枯れ葉を踏み潰す足と同じくらいに、キョロキョロと忙しなく頭を動かす。当然、お目当てのトラックを見逃さないために。そして、予期せぬ“敵”に襲われないためにだ。
「……オリジンズは見当たらないね」
戦闘を覚悟していたフジミは胸を撫で下ろした。けれど、飯山から言わせれば、それは甘い考えだ。
「こちらからは見えなくても、あっちからは見えているかもしれません」
「そうなのか?」
「はい。オリジンズは人間よりも遥かに鋭い感覚を持っていますからね。常日頃からこんな濃い霧に覆われる場所に住んでいるなら、それに対する策も持ち合わせているはずです。自分達には見えないものが見える眼か、はたまた鼻か耳か……」
「それら全てか……今もワタシ達の行動を監視しているかもってことね」
「考えすぎかもしれませんが」
「考えすぎるくらいでちょうどいいさ。こういう場所ではね」
フジミは気を引き締め直し、さらに注意深く周囲を見渡した。だが、一向に木と霧しか視界には入ってこない。
「……とはいえ、木と霧に囲まれていると、ヒーリング効果っていうの?なんか落ち着くっていうか、気が抜けるっていうか……」
「神代さん!!」
「ごめん!ちゃんとやるから!って、違うよな」
フジミの耳に興奮した飯山の声が届く。一瞬、また集中を乱した自分を叱ったのかと思ったが、直ぐに飯山はそういうことをしないだろうと考えを改める。

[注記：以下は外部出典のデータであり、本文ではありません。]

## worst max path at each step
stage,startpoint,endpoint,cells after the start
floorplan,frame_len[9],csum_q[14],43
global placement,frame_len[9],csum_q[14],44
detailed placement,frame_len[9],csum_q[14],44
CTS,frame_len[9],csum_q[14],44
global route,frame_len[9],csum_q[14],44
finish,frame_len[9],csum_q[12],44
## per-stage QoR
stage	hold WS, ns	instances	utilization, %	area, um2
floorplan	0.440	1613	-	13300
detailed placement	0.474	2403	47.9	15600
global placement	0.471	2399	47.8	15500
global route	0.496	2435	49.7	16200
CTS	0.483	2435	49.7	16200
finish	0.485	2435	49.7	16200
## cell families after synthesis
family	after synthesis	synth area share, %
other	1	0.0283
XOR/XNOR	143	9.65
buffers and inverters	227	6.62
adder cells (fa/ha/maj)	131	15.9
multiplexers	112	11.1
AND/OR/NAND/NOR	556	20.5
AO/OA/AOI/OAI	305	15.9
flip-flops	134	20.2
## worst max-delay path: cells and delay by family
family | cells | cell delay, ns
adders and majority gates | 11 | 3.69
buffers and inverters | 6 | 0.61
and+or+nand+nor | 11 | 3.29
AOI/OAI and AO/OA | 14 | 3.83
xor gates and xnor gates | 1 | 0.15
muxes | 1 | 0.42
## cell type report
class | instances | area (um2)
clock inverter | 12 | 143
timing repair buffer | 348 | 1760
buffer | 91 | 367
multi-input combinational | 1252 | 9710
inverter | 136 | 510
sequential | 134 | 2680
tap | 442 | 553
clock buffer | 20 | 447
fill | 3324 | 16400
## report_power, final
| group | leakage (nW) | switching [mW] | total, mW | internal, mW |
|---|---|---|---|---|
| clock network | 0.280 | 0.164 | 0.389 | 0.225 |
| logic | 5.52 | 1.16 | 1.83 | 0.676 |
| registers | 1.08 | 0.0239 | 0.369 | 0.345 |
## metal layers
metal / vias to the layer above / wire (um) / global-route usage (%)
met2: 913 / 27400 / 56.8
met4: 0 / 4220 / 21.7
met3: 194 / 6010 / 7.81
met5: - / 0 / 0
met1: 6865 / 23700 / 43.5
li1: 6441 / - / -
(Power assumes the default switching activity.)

彼がこの状況で声を荒げるとしたらターゲットを捉えた時しかない。
「見つかったか……?」
「はい!あそこを見てください!!」
飯山が指を差した先には、相変わらず白い霧があった。しかし、その奥には明らかに木とは違うシルエットが存在している。
「飯山!ペースアップするよ!」
「押忍!!」
二人は枯れ葉を蹴り上げ、軽快に木の間をすり抜け、影の元に走って行く。そして……。
「見つけた……!」
目標にたどり着いた。
トラックは横転し、周囲には事故の衝撃で砕けた窓が散乱し、多少ボディーがでこぼこと変形していたが、本体はしっかりと原型を留めていた。
「ずいぶんと丈夫なトラックだな」
「ええ……あの高さから落ちたならもっとバラバラになっていてもおかしくないのに……」
「で、火や煙でも上げてくれたらもっと簡単に見つけられたのに……っていうのは、さすがに不謹慎か」
「不謹慎ですね」
冗談を言い合っているように見えるが、二人は状況を確認し合っているのだ。その証拠に視線は舐めるようにトラックのボディーを移動し、観察を続けている。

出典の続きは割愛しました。